The collaboration between these two artists, both Ukrainian born but Stern a resident of the United States from the age of one, and Oistrakh a citizen of the Soviet Union, was a bigger deal in the circumstances of the day than it might appear in 2011.
The two men had first met in Brussels in 1951, when Isaac Stern attended the Queen Elizabeth of Belgium violin competition. David Oistrakh was one of the judges.
The Cold War kept a tight grip on Oistrakh’s ability to travel to Western Europe and the United States. It was a tense time. The Soviet Union conducted its first atomic test in 1949 and its first thermonuclear test in 1953, the year that Ethel and Julius Rosenberg were executed on charges of passing atomic secrets to the Soviet Union. A nuclear arms race was in full swing, the United States was in the grip of the McCarthy era, and we all lived in the Strangelovian world of nuclear armed bombers being on permanent alert. Cultural exchanges were not high on the agenda of either side.
Nevertheless, in 1955 Oistrakh gained permission to travel to the United States, and gave a concert at Carnegie Hall that was lauded by American music celebrities not only for the quality of Oistrakh’s musicianship but for being one of the first breaches in the Iron Curtain. Isaac Stern, eleven years Oistrakh’s junior, attended the concert and described Oistrakh as “a musician who did great honour to the violin with his playing.”

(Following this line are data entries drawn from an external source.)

==> src/rtl/helloworld_pkg.sv <==
// Shared constants for the HD44780 "Hello World!" writer: command bytes,
// message ROM, delay table and cycle-conversion helpers.
package helloworld_pkg;

  localparam logic [7:0] CMD_FUNC_SET = 8'h38;
  localparam logic [7:0] CMD_DISP_ON  = 8'h0C;
  localparam logic [7:0] CMD_CLEAR    = 8'h01;
  localparam logic [7:0] CMD_ENTRY    = 8'h06;
  localparam logic [7:0] CMD_DDRAM0   = 8'h80;

  localparam int NUM_CMDS = 8;
  localparam int MSG_LEN  = 12;
  localparam int SEQ_LEN  = NUM_CMDS + MSG_LEN;

  localparam logic [7:0] MSG_ROM [MSG_LEN] = '{
    8'h48, 8'h65, 8'h6C, 8'h6C, 8'h6F, 8'h20,
    8'h57, 8'h6F, 8'h72, 8'h6C, 8'h64, 8'h21
  };

  localparam longint unsigned DLY_5MS_US   = 64'd5000;
  localparam longint unsigned DLY_200US_US = 64'd200;
  localparam longint unsigned DLY_50US_US  = 64'd50;
  localparam longint unsigned DLY_2MS_US   = 64'd2000;
  localparam longint unsigned E_PULSE_NS   = 64'd500;

  typedef enum logic [2:0] {
    ST_POWERUP, ST_SETUP, ST_PULSE, ST_WAIT, ST_DONE
  } state_e;

  typedef enum logic [1:0] {
    W_IDLE, W_SETUP, W_PULSE, W_HOLD
  } wphase_e;

  typedef enum logic [1:0] {
    DLY_5MS, DLY_200US, DLY_50US, DLY_2MS
  } dly_e;

  typedef struct packed {
    logic       rs;
    logic [7:0] data;
    dly_e       dly;
  } seq_entry_t;

  function automatic longint unsigned us_to_cyc(input longint unsigned us,
                                                input longint unsigned hz);
    return (us * hz + 64'd999_999) / 64'd1_000_000;
  endfunction

  function automatic longint unsigned ns_to_cyc(input longint unsigned ns,
                                                input longint unsigned hz);
    return (ns * hz + 64'd999_999_999) / 64'd1_000_000_000;
  endfunction

  // The three leading 0x38 writes are the HD44780 reset-by-instruction dance.
  function automatic seq_entry_t seq_entry(input logic [4:0] idx);
    seq_entry_t e;
    logic [3:0] m;
    m = 4'(idx - 5'd8);
    case (idx)
      5'd0:    e = '{1'b0, CMD_FUNC_SET, DLY_5MS};
      5'd1:    e = '{1'b0, CMD_FUNC_SET, DLY_200US};
      5'd2:    e = '{1'b0, CMD_FUNC_SET, DLY_50US};
      5'd3:    e = '{1'b0, CMD_FUNC_SET, DLY_50US};
      5'd4:    e = '{1'b0, CMD_DISP_ON,  DLY_50US};
      5'd5:    e = '{1'b0, CMD_CLEAR,    DLY_2MS};
      5'd6:    e = '{1'b0, CMD_ENTRY,    DLY_50US};
      5'd7:    e = '{1'b0, CMD_DDRAM0,   DLY_50US};
      default: e = '{1'b1, MSG_ROM[m],   DLY_50US};
    endcase
    return e;
  endfunction

endpackage

==> src/rtl/helloworld_lcd_byte_writer.sv <==
// One HD44780 write: 1 setup cycle, PULSE_CYC cycles of E high, then E low
// with RS/data held for wait_cycles_i cycles. A new start may be accepted on done.
module lcd_byte_writer
  import helloworld_pkg::*;
#(
  parameter int CNT_W     = 18,
  parameter int PULSE_CYC = 4
) (
  input  logic             clk_i,
  input  logic             rst_ni,
  input  logic             start_i,
  input  logic             rs_i,
  input  logic [7:0]       data_i,
  input  logic [CNT_W-1:0] wait_cycles_i,
  output logic             lcd_rs_o,
  output logic             lcd_e_o,
  output logic [7:0]       lcd_data_o,
  output logic             pulse_end_o,
  output logic             done_o
);

  wphase_e          phase_q, phase_d;
  logic [CNT_W-1:0] cnt_q, cnt_d;
  logic [CNT_W-1:0] wait_q, wait_d;
  logic             rs_q, rs_d;
  logic             e_q, e_d;
  logic [7:0]       data_q, data_d;
  logic             accept;

  assign pulse_end_o = (phase_q == W_PULSE) && (cnt_q == CNT_W'(PULSE_CYC - 1));
  assign done_o      = (phase_q == W_HOLD) && (cnt_q == wait_q - CNT_W'(1));
  assign accept      = start_i && ((phase_q == W_IDLE) || done_o);

  always_comb begin
    phase_d = phase_q;
    cnt_d   = cnt_q;
    wait_d  = wait_q;
    rs_d    = rs_q;
    e_d     = e_q;
    data_d  = data_q;
    if (accept) begin
      phase_d = W_SETUP;
      rs_d    = rs_i;
      data_d  = data_i;
      wait_d  = wait_cycles_i;
      cnt_d   = '0;
    end else begin
      case (phase_q)
        W_SETUP: begin
          phase_d = W_PULSE;
          e_d     = 1'b1;
          cnt_d   = '0;
        end
        W_PULSE: begin
          if (pulse_end_o) begin
            phase_d = W_HOLD;
            e_d     = 1'b0;
            cnt_d   = '0;
          end else begin
            cnt_d = cnt_q + CNT_W'(1);
          end
        end
        W_HOLD: begin
          if (done_o) begin
            phase_d = W_IDLE;
            cnt_d   = '0;
          end else begin
            cnt_d = cnt_q + CNT_W'(1);
          end
        end
        default: ;
      endcase
    end
  end

  always_ff @(posedge clk_i or negedge rst_ni) begin
    if (!rst_ni) begin
      phase_q <= W_IDLE;
      cnt_q   <= '0;
      wait_q  <= '0;
      rs_q    <= 1'b0;
      e_q     <= 1'b0;
      data_q  <= 8'h00;
    end else begin
      phase_q <= phase_d;
      cnt_q   <= cnt_d;
      wait_q  <= wait_d;
      rs_q    <= rs_d;
      e_q     <= e_d;
      data_q  <= data_d;
    end
  end

  assign lcd_rs_o   = rs_q;
  assign lcd_e_o    = e_q;
  assign lcd_data_o = data_q;

endmodule

==> src/rtl/helloworld.sv <==
// Drives an HD44780 in 8-bit mode through its init sequence, then writes
// "Hello World!" once and parks in DONE with E low.
module helloworld
  import helloworld_pkg::*;
#(
  parameter int unsigned CLK_FREQ_HZ = 8000000,
  parameter int unsigned POWERUP_US  = 20000
) (
  input  logic       clk_i,
  input  logic       rst_ni,
  output logic       lcd_rs_o,
  output logic       lcd_e_o,
  output logic [7:0] lcd_databus_o
);

  localparam longint unsigned HZ         = 64'(CLK_FREQ_HZ);
  localparam longint unsigned PWR_CYC    = us_to_cyc(64'(POWERUP_US), HZ);
  localparam longint unsigned W5MS_CYC   = us_to_cyc(DLY_5MS_US, HZ);
  localparam longint unsigned W200US_CYC = us_to_cyc(DLY_200US_US, HZ);
  localparam longint unsigned W50US_CYC  = us_to_cyc(DLY_50US_US, HZ);
  localparam longint unsigned W2MS_CYC   = us_to_cyc(DLY_2MS_US, HZ);
  localparam longint unsigned PULSE_L    = ns_to_cyc(E_PULSE_NS, HZ);
  localparam int              PULSE_CYC  = (PULSE_L < 64'd1) ? 1 : int'(PULSE_L);
  localparam longint unsigned MAX_CYC    = (PWR_CYC > W5MS_CYC) ? PWR_CYC : W5MS_CYC;
  localparam int              CNT_W      = $clog2(MAX_CYC + 64'd1);

  state_e           state_q;
  logic [4:0]       idx_q;
  logic [CNT_W-1:0] cnt_q;

  logic [4:0]       sel_idx;
  seq_entry_t       entry;
  logic [CNT_W-1:0] wait_cyc;
  logic             pwr_done;
  logic             more;
  logic             wr_start;
  logic             wr_pulse_end;
  logic             wr_done;

  // The byte to launch next: index 0 out of power-up, otherwise the successor.
  assign sel_idx  = (state_q == ST_POWERUP) ? 5'd0 : idx_q + 5'd1;
  assign entry    = seq_entry(sel_idx);
  assign pwr_done = (state_q == ST_POWERUP) && (cnt_q == CNT_W'(PWR_CYC - 64'd1));
  assign more     = (idx_q != 5'(SEQ_LEN - 1));
  assign wr_start = pwr_done || ((state_q == ST_WAIT) && wr_done && more);

  always_comb begin
    wait_cyc = CNT_W'(W50US_CYC);
    case (entry.dly)
      DLY_5MS:   wait_cyc = CNT_W'(W5MS_CYC);
      DLY_200US: wait_cyc = CNT_W'(W200US_CYC);
      DLY_2MS:   wait_cyc = CNT_W'(W2MS_CYC);
      default:   wait_cyc = CNT_W'(W50US_CYC);
    endcase
  end

  always_ff @(posedge clk_i or negedge rst_ni) begin
    if (!rst_ni) begin
      state_q <= ST_POWERUP;
      idx_q   <= 5'd0;
      cnt_q   <= '0;
    end else begin
      case (state_q)
        ST_POWERUP: begin
          if (pwr_done) begin
            state_q <= ST_SETUP;
            idx_q   <= 5'd0;
            cnt_q   <= '0;
          end else begin
            cnt_q <= cnt_q + CNT_W'(1);
          end
        end
        ST_SETUP: state_q <= ST_PULSE;
        ST_PULSE: if (wr_pulse_end) state_q <= ST_WAIT;
        ST_WAIT: begin
          if (wr_done) begin
            if (more) begin
              state_q <= ST_SETUP;
              idx_q   <= idx_q + 5'd1;
            end else begin
              state_q <= ST_DONE;
            end
          end
        end
        default: state_q <= ST_DONE;
      endcase
    end
  end

  lcd_byte_writer #(
    .CNT_W    (CNT_W),
    .PULSE_CYC(PULSE_CYC)
  ) u_writer (
    .clk_i        (clk_i),
    .rst_ni       (rst_ni),
    .start_i      (wr_start),
    .rs_i         (entry.rs),
    .data_i       (entry.data),
    .wait_cycles_i(wait_cyc),
    .lcd_rs_o     (lcd_rs_o),
    .lcd_e_o      (lcd_e_o),
    .lcd_data_o   (lcd_databus_o),
    .pulse_end_o  (wr_pulse_end),
    .done_o       (wr_done)
  );

endmodule

==> config.mk <==
export PLATFORM = sky130hd
export DESIGN_NAME = helloworld
export DESIGN_NICKNAME = d
export VERILOG_FILES = /design/src/rtl/helloworld_pkg.sv /design/src/rtl/helloworld_lcd_byte_writer.sv /design/src/rtl/helloworld.sv
export SDC_FILE = /design/constraint.sdc
export NUM_CORES = 1
export LEC_CHECK = 0
export CORE_ASPECT_RATIO = 0.6
export CORE_MARGIN = 1.5
export CORE_UTILIZATION = 50
export CTS_CLUSTER_DIAMETER = 30
export DETAILED_ROUTE_END_ITERATION = 7
export PLACE_DENSITY_LB_ADDON = 0.12
export SLEW_MARGIN = 30
export SYNTH_ARGS = -nofsm -noshare
export SYNTH_HDL_FRONTEND = slang
export SYNTH_HIERARCHICAL = 1
export SYNTH_SLANG_ARGS = --single-unit
==> constraint.sdc <==
create_clock -name clk_i -period 10.36 [get_ports clk_i]
set_clock_uncertainty 0.2 [all_clocks]
set_input_delay 2.072 -clock clk_i [delete_from_list [all_inputs] [get_ports clk_i]]
set_output_delay 2.072 -clock clk_i [all_outputs]
set_load 0.05 [all_outputs]
==> flow_summary.ini, run 1 <==
[timing]
tightest_slew_ns = 0.847
setup-violations-final = 0
slew_headroom_pct = 43.1
fin_crit_sh_pct = 46.5
rsz0062_at_grt = false
fmax_mhz = 208
fin_crit_ns = 4.82
hold_viol_final = 0
setup_tns_ns = 0
final_max_slew_viol_count = 0

[cells_and_area]
area.growth.synth_to_final_pct = 8.99
fill_cells = 824
diodes = 0
instances_no_fill = 653
drive_gt1_share_pct = 12.8
nets = 539

[power_and_ir_drop]
combPwrFrac_pct = 2.9
p_clk_share_pct = 49.3
p_int_w = 0.000482
pwr-share-seq_pct = 47.8
power_switching_w = 0.000133
ir_drop_v = 0.0000867
p_sw_share_pct = 21.6
powerDensity_nw_per_um2 = 116
cellLeakagePower_nw = 2.35

[detailed_routing]
viasPerCell = 5.95
drtIter0Drc = 316
vias = 3888
routedWlPerCell_um = 17.2
drt-total-wl_mm = 11.2
dr.pass1.iters = 5
drc = 0
antenna_left = 0

[synthesis]
yosysSeqAreaShare_pct = 38.1
synth_seq_cells = 74
async_flop_share_pct = 100
synth_area_um2 = 4860
ys.flop_type = dfrtp_1
yosys.area_share.simple_pct = 22.7
ys_warn_count = 6
yosysTopAreaCellShare_pct = 38.1
synthMuxAreaShare_pct = 7.96
syn_inst = 517
synth-edff-count = 0
synth_compound_area_share_pct = 12.5
synth_area_leaders = dfrtp_1 38%, mux2_2 4.9%, xor2_1 4.9%, ha_1 4.6%, xnor2_1 4.3%
synth_top_family_by_area = simple AND/OR/NAND/NOR gates
syn_avg_cell_area_um2 = 9.40
yosys.area.top_type = dfrtp_1
ys_types = 66
synthXorXnorAreaFrac_pct = 9.19
synthAdderAreaFrac_pct = 4.63

[setup_path]
crit_fanout = 12
crit_arrival_ns = 4.80
crit_path_start_kind = flip-flop
cp.required_ns = 10.34
crit_type = flip-flop to flip-flop
end_kind = flip-flop

[floorplanning]
start_util_pct = 52.3
core_um2 = 9290
die_area_um2 = 10300
die_y_um = 79.4
die_w_um = 130
io_pins = 12
rows = 27

[grt]
grt-ovfl-total = 0
grt_max_degree = 75
antenna_found_initial = 0
grt_pass1_vias = 3471
grt.total_usage_pct = 23.7
grt_pass1_wl_mm = 18.6

[run_status]
outcome = completed

[clocking]
cts_buffer_depth = 2
clkTransAtPathRegs_ns = 0.06
cts_buffers = 9
root_buffer = clkbuf_16
clock_sinks = 74
cts_tree = yes
hold_buffers = 0
insertion_delay_ns = 0.33
ctsResizeCount = 0
htree_num_levels = 3
post_cts_buffers = 0

[placed_design]
place_congestion = 0.845
io_buffers = 11
place_inst = 638
hpwlAfterDp_mm = 8.22

[worst_hold_path]
hold_path.class = flip-flop to flip-flop

[job]
drv_cap = 0
==> layout by cell type, fill, tap and decap left out, types with 4 or more instances in the layout <==
master	synthesis	layout
xor2_1	27	27
xnor2_1	24	24
clkdlybuf4s50_1	0	10
a211oi_1	6	6
a21oi_1	11	11
nand4_1	12	12
mux2_2	21	21
dfrtp_1	74	74
and3_1	12	12
and2_1	4	4
nor3_1	15	15
ha_1	18	18
nand3_1	27	27
inv_1	21	21
nor4b_1	4	4
o21ai_0	25	25
conb_1	1	8
nor4_1	8	8
a221oi_1	6	6
clkbuf_16	0	9
nor2_1	46	46
mux2_4	8	8
nand2_1	47	47
==> path summary, 6_finish.rpt <==
kind	cells after the start	endpoint	slack, ns	from
max	15	u_writer/cnt_q[16]$_DFFE_PN0P_	5.54	u_writer/wait_q[0]$_DFFE_PN0P_
min	1	cnt_q[6]$_DFFE_PN0P_	0.27	cnt_q[6]$_DFFE_PN0P_
max reg2reg	15	u_writer/cnt_q[16]$_DFFE_PN0P_	5.54	u_writer/wait_q[0]$_DFFE_PN0P_
min reg2reg	1	cnt_q[6]$_DFFE_PN0P_	0.27	cnt_q[6]$_DFFE_PN0P_
max in group asynchronous	1	u_writer/cnt_q[12]$_DFFE_PN0P_	7.94	rst_ni
min in group asynchronous	1	cnt_q[3]$_DFFE_PN0P_	1.57	rst_ni
==> stage by stage <==
stage / power, W / setup WS, ns / hold WS, ns / cell area, µm² / utilization [%]
after floorplan: 0.000309 / 6.32 / 0.241 / 4890 / -
after global placement: 0.000317 / 5.79 / 0.261 / 5010 / 53.9
after detailed placement: 0.000317 / 5.62 / 0.262 / 5010 / 53.9
after CTS: 0.000621 / 5.62 / 0.271 / 5290 / 57.0
after global routing: 0.000635 / 5.05 / 0.288 / 5300 / 57.0
final: 0.000615 / 5.54 / 0.269 / 5300 / 57.0
==> metal layers <==
| layer | vias up | routed length, µm | share of wire, % | GRT usage, % |
|---|---|---|---|---|
| met1 | 1908 | 6020 | 54 | 37.9 |
| met5 | - | 0 | 0 | 0 |
| met2 | 122 | 4400 | 39 | 30.9 |
| met3 | 9 | 713 | 6.4 | 6.06 |
| li1 | 1849 | - | - | - |
| met4 | 0 | 86 | 0.77 | 5.00 |
==> cells by family after synthesis <==
family          count (synthesis)
simple gates                  205
compound gates                 87
flops                          74
xor+xnor                       51
buf+inv                        49
mux                            32
fa+ha+maj                      18
other cells                     1
==> worst max-delay path: stages, from the launching register on <==
cell and delay, ns:
dfrtp_1 0.42, inv_1 0.07, ha_1 0.24, nor4b_2 0.57
a21oi_1 0.16, nor4_2 0.33, nand4_2 0.21, nor3_1 0.45
nand3_1 0.15, or3_1 0.46, inv_1 0.14, or2_2 0.20
o21a_1 0.14, nor2_1 0.16, a21oi_1 0.56, o21ai_0 0.20
==> power by group through the flow <==
stage | sequential (W) | combinational, W | clock, W
6_report | 0.000294 | 0.0000179 | 0.000303
5_1_grt | 0.000294 | 0.0000208 | 0.000321
4_1_cts | 0.000293 | 0.0000183 | 0.000309
3_5_place_dp | 0.000299 | 0.0000182 | 0
3_3_place_gp | 0.000299 | 0.0000180 | 0
2_1_floorplan | 0.000297 | 0.0000117 | 0
==> registers in the layout, indices dropped and copies added (netlist names) <==
name / cells
cnt_q: 18
state_q: 3
u_writer/lcd_data_o: 8
u_writer/wait_q: 18
u_writer/phase_q: 2
idx_q: 5
u_writer/lcd_rs_o: 1
u_writer/lcd_e_o: 1
u_writer/cnt_q: 18
==> cell usage after synthesis, types with 8 or more instances <==
cell type / instances
a21oi_1: 11
and3_1: 12
buf_2: 10
clkbuf_1: 12
dfrtp_1: 74
ha_1: 18
inv_1: 21
mux2_2: 21
mux2_4: 8
nand2_1: 47
nand3_1: 27
nand4_1: 12
nor2_1: 46
nor3_1: 15
nor4_1: 8
o21ai_0: 25
xnor2_1: 24
xor2_1: 27
==> area by class of cell <==
class,instances,area (µm²),share of cell area (%)
timing repair buffer,12,119,2.24
tap,130,163,3.07
clock buffer,10,229,4.32
sequential,74,1850,35.0
multi-input combinational,401,2800,52.8
inverter,21,78.8,1.49
clock inverter,5,56.3,1.06
(Power assumes the default switching activity.)
==> run 2, diff against run 1 <==
==> constraint.sdc (replaced) <==
create_clock -name clk_i -period 4.09 [get_ports clk_i]
set_clock_uncertainty 0.2 [all_clocks]
set_input_delay 0.818 -clock clk_i [delete_from_list [all_inputs] [get_ports clk_i]]
set_output_delay 0.818 -clock clk_i [all_outputs]
set_load 0.05 [all_outputs]
==> flow_summary.ini, run 2 (synthesis gave the netlist of run 1 again) <==
[power_and_ir_drop]
powerDensity_nw_per_um2 = 300
ir_drop_v = 0.000260
power_w = 0.00166
cellLeakagePower_nw = 2.48

[placed_design]
placed_cell_area_um2 = 5170
place_congestion = 0.958
io_buffers = 11
hpwlAfterDp_mm = 8.54
place_inst = 660
pre_cts_slack_ns = 0.0110

[detailed_routing]
vias = 4000
m1WireLength_mm = 6.01
top_layer_used = met4
routedWlPerCell_um = 17.4
dr.pass1.iters = 4
drtIter0Drc = 366
drc = 0
wl_met2_mm = 4.67
antenna_left = 0
drt-total-wl_mm = 11.8
dr_wl_met3_um = 857
viasPerCell = 5.92

[cells_and_area]
nets = 561
final_area_um2 = 5540
area.growth.synth_to_final_pct = 13.9
drive_gt1_share_pct = 17.6
final_cell_mix = 74 x dfrtp_1, 47 x nand2_1, 45 x nor2_1
diodes = 0
reg_top3 = cnt_q (18), u_writer/cnt_q (18), u_writer/wait_q (18)
instances_no_fill = 676
final_common_cell = dfrtp_1

[setup_path]
startpoint = u_writer/wait_q[6]$_DFFE_PN0P_
crit_path_start_kind = flip-flop
end_kind = flip-flop
crit_arrival_ns = 3.73
cp.required_ns = 4.14
slowest_delay_ns = 0.47
cp_slowest_cell = dfrtp_1
crit_type = flip-flop to flip-flop
reg2reg_slack_ns = 0.41
crit_fanout = 6
crit_end = u_writer/cnt_q[11]$_DFFE_PN0P_
timing.rr.start = u_writer/wait_q[6]$_DFFE_PN0P_
r2r_end = u_writer/cnt_q[11]$_DFFE_PN0P_
crit_top_cell = nand3_1
worstPathCellList = nor4_4 -> nand2_2 -> nor4_2 -> mux2_2 -> o21ai_1 -> nor3_2 -> nand3_1 -> or3_1 -> inv_1 -> or2_2 -> a21oi_1 -> nand2_1 -> buf_4 -> nand3_1 -> o21ai_0 -> a211oi_1
reg2regPathDepth = 16

[floorplanning]
die_w_um = 130
io_pins = 12
die_y_um = 79.4
start_util_pct = 52.3
core_um2 = 9290
rows = 27
die_area_um2 = 10300

[clocking]
hold_buffers = 0
clkTransAtPathRegs_ns = 0.06
cts_buffer_depth = 2
ctsResizeCount = 0
clock_sinks = 74
post_cts_buffers = 0
htree_num_levels = 3
cts_buffers = 9
insertion_delay_ns = 0.34
root_buffer = clkbuf_16
cts_tree = yes

[worst_hold_path]
hold_path.class = flip-flop to flip-flop

[timing]
tightest_slew_ns = 0.680
hold_viol_final = 0
setup_tns_ns = 0
timing.final.ws_setup_ns = 0.406
slew_headroom_pct = 54.7
final_max_slew_viol_count = 0
fin_crit_ns = 3.68
setup-violations-final = 0
rsz0062_at_grt = false
fmax_mhz = 271
fin_crit_sh_pct = 90.1

[grt]
grt_pass1_wl_mm = 19.7
antenna_found_initial = 0
grt_pass1_vias = 3685
grt.total_usage_pct = 24.9
grt-ovfl-total = 0
grt_max_degree = 75

[job]
drv_cap = 0

[run_status]
outcome = completed
-- run 2: cell types whose count changed in the layout (fill, tap and decap cells not counted), sizes merged --
| cell | change |
|---|---|
| bufinv | +1 |
| buf | +22 |
| clkinvlp | +1 |
| inv | +1 |
| clkinv | -2 |
-- run 2: report_power, final --
| part | internal [W] | switching, W | total, W |
|---|---|---|---|
| clock | 0.000551 | 0.000314 | 0.000865 |
| combinational | 0.0000202 | 0.0000327 | 0.0000529 |
| sequential | 0.000736 | 0.00000597 | 0.000742 |
| total | 0.00131 | 0.000353 | 0.00166 |
-- run 2: per-layer routing --
metal,up-vias,GRT usage (%)
met5,-,0
met2,155,32.8
met1,1948,38.5
met3,18,6.40
met4,0,8.33
li1,1879,-
-- run 2: worst max-delay path: cells and delay by family (launching register included) --
| family | cells | cell delay, ns |
|---|---|---|
| and+or+nand+nor | 9 | 1.57 |
| muxes | 1 | 0.38 |
| AOI/OAI and AO/OA | 4 | 0.70 |
| DFF | 1 | 0.47 |
| buffers and inverters | 2 | 0.28 |
-- run 2: worst min path at each step --
stage / startpoint / endpoint / cells past startpoint
floorplan: cnt_q[6]$_DFFE_PN0P_ / cnt_q[6]$_DFFE_PN0P_ / 1
global placement: cnt_q[6]$_DFFE_PN0P_ / cnt_q[6]$_DFFE_PN0P_ / 1
detailed placement: cnt_q[6]$_DFFE_PN0P_ / cnt_q[6]$_DFFE_PN0P_ / 1
CTS: cnt_q[6]$_DFFE_PN0P_ / cnt_q[6]$_DFFE_PN0P_ / 1
global route: cnt_q[6]$_DFFE_PN0P_ / cnt_q[6]$_DFFE_PN0P_ / 1
finish: cnt_q[6]$_DFFE_PN0P_ / cnt_q[6]$_DFFE_PN0P_ / 1
-- run 2: area by class of cell --
| class | count | area (µm²) |
|---|---|---|
| clock buffers | 10 | 239 |
| clock inverters | 6 | 88.8 |
| fillers | 815 | 3750 |
| inverters | 21 | 78.8 |
| multi-input cells | 401 | 2830 |
| flip-flops and latches | 74 | 1850 |
| well taps | 130 | 163 |
| repair buffers | 34 | 284 |
-- run 2: per-stage QoR --
step	utilization, %	hold slack (ns)
after floorplan	-	0.241
after global placement	55.7	0.256
after detailed placement	55.7	0.260
after CTS	59.2	0.271
after global routing	59.6	0.277
final	59.6	0.269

It was during this 1955 Oistrakh visit to the United States that the two men collaborated on recording these four Vivaldi concerti, with Eugene Ormandy conducting members of the Philadelphia Orchestra.
My vinyl recording is now almost half a century old, and I have long wondered why it had never been re-released on CD.
Happy to report, this evening while browsing the Presto Classical website I discovered that in December 2010 these marvellous recordings were released on CD by Sony, the heir to the Coronet label. Also on the CD is a recording of The Four Seasons by Anshel Brusilow, who was concertmaster of the Philadelphia Orchestra under Ormandy from 1959-66.
The recording may be accessed here on the Presto Classical website.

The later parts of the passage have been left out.